Discoteche: ok alla riapertura al 35% con green pass

Sì alla riapertura delle discoteche ma con molta cautela, solo con green pass valido e apertura con una progressiva gradualità.

Lo ha sottolineato in una nota il Cts che ha aggiornato le indicazioni, analizzando la richiesta di parere sulle attività che hanno luogo in sale da ballo, discoteche e locali similari.

Il CTS – si legge – sottolinea come tali attività si configurano tra quelle che presentano i rischi più elevati per la diffusione del virus.

Fermo restando che gli accessi a queste attività debbano avvenire esclusivamente attraverso un meccanismo di registrazione che consenta un eventuale tracciamento e solo in presenza di green pass valido, si ritiene che se ne possa considerare l’apertura con una progressiva gradualità anche tenendo conto della necessità di valutare l’impatto delle misure già adottate”.

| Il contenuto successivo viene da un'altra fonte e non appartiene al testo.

**src/sv/qrs_pkg.sv**
```systemverilog
// shared types and fixed-point constants for the quadratic root solver
// no dependencies; imported by qrs_disc and the top level
package qrs_pkg;

  localparam int NORM_BITS  = 30;
  localparam int NRM_W      = NORM_BITS + 1;
  localparam int LO_W       = 16;
  localparam int HI_W       = NRM_W - LO_W;
  localparam int PROD_W     = 2 * NRM_W;
  localparam int SQRT_W     = PROD_W / 2;
  localparam int BD_W       = NRM_W + 1;
  localparam int OUT_W      = 48;
  localparam int TOL_W      = 16;
  localparam int DISC_SHIFT = 20;

  typedef enum logic [1:0] {
    STAT_NONE     = 2'd0,
    STAT_EXTREMUM = 2'd1,
    STAT_ONE      = 2'd2,
    STAT_TWO      = 2'd3
  } status_t;

  typedef struct packed {
    logic             zero;
    logic             na;
    logic             nc;
    logic [NRM_W-1:0] am;
    logic [NRM_W-1:0] bm;
    logic [NRM_W-1:0] cm;
  } nrm_t;

  typedef struct packed {
    logic kill;
    logic extremum;
    logic zden;
    logic single;
    logic neg0;
  } ctl_t;

endpackage

```
**src/sv/qrs_disc.sv**
```systemverilog
// discriminant b*b - a*c from split partial products, tolerance and sign test
// depends on qrs_pkg; four register stages
module qrs_disc (
  input  logic                      clk,
  input  logic                      rst,
  input  logic                      en,
  input  logic                      in_valid,
  input  qrs_pkg::nrm_t             nrm_in,
  input  logic [qrs_pkg::TOL_W-1:0] tol,
  output logic                      out_valid,
  output logic [qrs_pkg::PROD_W-1:0] rad,
  output logic                      extremum,
  output qrs_pkg::nrm_t             nrm_out
);
  import qrs_pkg::*;

  logic                  v1, v2, v3;
  nrm_t                  n1, n2, n3;
  logic [2*HI_W-1:0]     bb_hh, ac_hh;
  logic [HI_W+LO_W-1:0]  bb_hl, ac_hl, ac_lh;
  logic [2*LO_W-1:0]     bb_ll, ac_ll;
  logic [PROD_W-1:0]     bb, ac;
  logic                  add;
  logic [PROD_W-1:0]     dmag;
  logic                  dneg;
  logic [HI_W+LO_W:0]    ac_mid;
  logic [PROD_W-1:0]     limit;
  logic                  near_zero;

  always_ff @(posedge clk) begin
    if (rst) begin
      v1        <= 1'b0;
      v2        <= 1'b0;
      v3        <= 1'b0;
      out_valid <= 1'b0;
    end else if (en) begin
      v1        <= in_valid;
      v2        <= v1;
      v3        <= v2;
      out_valid <= v3;
    end
  end

  // partial products
  always_ff @(posedge clk) begin
    if (en) begin
      n1    <= nrm_in;
      bb_hh <= nrm_in.bm[NRM_W-1:LO_W] * nrm_in.bm[NRM_W-1:LO_W];
      bb_hl <= nrm_in.bm[NRM_W-1:LO_W] * nrm_in.bm[LO_W-1:0];
      bb_ll <= nrm_in.bm[LO_W-1:0] * nrm_in.bm[LO_W-1:0];
      ac_hh <= nrm_in.am[NRM_W-1:LO_W] * nrm_in.cm[NRM_W-1:LO_W];
      ac_hl <= nrm_in.am[NRM_W-1:LO_W] * nrm_in.cm[LO_W-1:0];
      ac_lh <= nrm_in.am[LO_W-1:0] * nrm_in.cm[NRM_W-1:LO_W];
      ac_ll <= nrm_in.am[LO_W-1:0] * nrm_in.cm[LO_W-1:0];
    end
  end

  assign ac_mid = {1'b0, ac_hl} + {1'b0, ac_lh};

  always_ff @(posedge clk) begin
    if (en) begin
      n2  <= n1;
      bb  <= (PROD_W'(bb_hh) << (2 * LO_W)) + (PROD_W'(bb_hl) << (LO_W + 1))
             + PROD_W'(bb_ll);
      ac  <= (PROD_W'(ac_hh) << (2 * LO_W)) + (PROD_W'(ac_mid) << LO_W)
             + PROD_W'(ac_ll);
      add <= n1.na ^ n1.nc;
    end
  end

  // signed difference as magnitude and sign
  always_ff @(posedge clk) begin
    if (en) begin
      n3 <= n2;
      if (add) begin
        dmag <= bb + ac;
        dneg <= 1'b0;
      end else if (bb >= ac) begin
        dmag <= bb - ac;
        dneg <= 1'b0;
      end else begin
        dmag <= ac - bb;
        dneg <= 1'b1;
      end
    end
  end

  assign limit     = PROD_W'({tol, {DISC_SHIFT{1'b0}}});
  assign near_zero = dmag <= limit;

  always_ff @(posedge clk) begin
    if (en) begin
      nrm_out  <= n3;
      rad      <= (dneg || near_zero) ? '0 : dmag;
      extremum <= dneg && !near_zero;
    end
  end

endmodule

```
[src/design/assert_macros.svh]
// Assertion helpers for the scanner modules.
`ifndef ASSERT_MACROS_SVH
`define ASSERT_MACROS_SVH

// Clocked property check, disabled while reset is high.
`define CFS_ASSERT(lbl, clk, rst, prop, msg) \
   lbl: assert property (@(posedge clk) disable iff (rst) prop) else $error(msg);

// Clocked check that also runs during reset.
`define CFS_ASSERT_ALWAYS(lbl, clk, prop, msg) \
   lbl: assert property (@(posedge clk) prop) else $error(msg);

`endif

[src/design/cfs_pkg.sv]
// ----------------------------------------------------------------------------
// cfs_pkg
// Shared types, event codes and lookup tables of the class file scanner.
// ----------------------------------------------------------------------------
package cfs_pkg;

   localparam int QDEPTH = 4;
   localparam int QPTR_W = $clog2(QDEPTH);

   typedef enum logic [2:0] {
      EV_BAD_MAGIC = 3'd0,
      EV_HEADER    = 3'd1,
      EV_POOL      = 3'd2,
      EV_FIELD     = 3'd3,
      EV_METHOD    = 3'd4,
      EV_CLASS_ATTR = 3'd5,
      EV_END       = 3'd6,
      EV_BAD_TAG   = 3'd7
   } event_type;

   localparam logic [3:0] HDR_MAGIC_DONE = 4'd0;
   localparam logic [3:0] HDR_POOL_CNT   = 4'd2;
   localparam logic [3:0] HDR_ACCESS     = 4'd3;
   localparam logic [3:0] HDR_IFACES     = 4'd6;
   localparam logic [3:0] HDR_FIELDS     = 4'd7;
   localparam logic [3:0] HDR_METHODS    = 4'd8;
   localparam logic [3:0] HDR_ATTRS      = 4'd9;

   localparam logic [7:0] TAG_UTF8   = 8'd1;
   localparam logic [7:0] TAG_LONG   = 8'd5;
   localparam logic [7:0] TAG_DOUBLE = 8'd6;

   // One queued result; dbl adds an end event right after it.
   typedef struct packed {
      event_type   ev;
      logic [3:0]  item;
      logic [31:0] off;
      logic [15:0] idx;
      logic [7:0]  tag;
      logic [31:0] val;
      logic        dbl;
   } ev_rec_type;

   function automatic logic [7:0] magic_byte(input logic [1:0] pos);
      logic [7:0] r;
      case (pos)
         2'd0:    r = 8'hCA;
         2'd1:    r = 8'hFE;
         2'd2:    r = 8'hBA;
         default: r = 8'hBE;
      endcase
      return r;
   endfunction

   // Entry size in bytes including the tag, zero for tags with no size.
   function automatic logic [3:0] pool_size(input logic [7:0] t);
      logic [3:0] r;
      case (t)
         8'd3, 8'd4:                              r = 4'd5;
         8'd5, 8'd6:                              r = 4'd9;
         8'd7, 8'd8, 8'd16, 8'd19, 8'd20:         r = 4'd3;
         8'd9, 8'd10, 8'd11, 8'd12, 8'd17, 8'd18: r = 4'd5;
         8'd15:                                   r = 4'd4;
         default:                                 r = 4'd0;
      endcase
      return r;
   endfunction

endpackage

Nel dettaglio, in zona bianca, le discoteche potranno aprire con una presenza, compreso il personale dipendente, pari al 35% della capienza massima al chiuso e al 50% all’aperto”.

Ma ci sono alcuni paletti.

La presenza di impianti di aereazione senza ricircolo d’aria e rispondenti ai requisiti qualitativi specificati nei documenti di indirizzo ISS; l’uso obbligatorio dei bicchieri monouso; la garanzia della possibilità di frequente igienizzazione delle mani oltre che la pulizia e la sanificazione dei locali; l’utilizzo della mascherina chirurgica nei vari momenti ad eccezione di quello del ballo, paragonabile alle attività fisiche al chiuso”.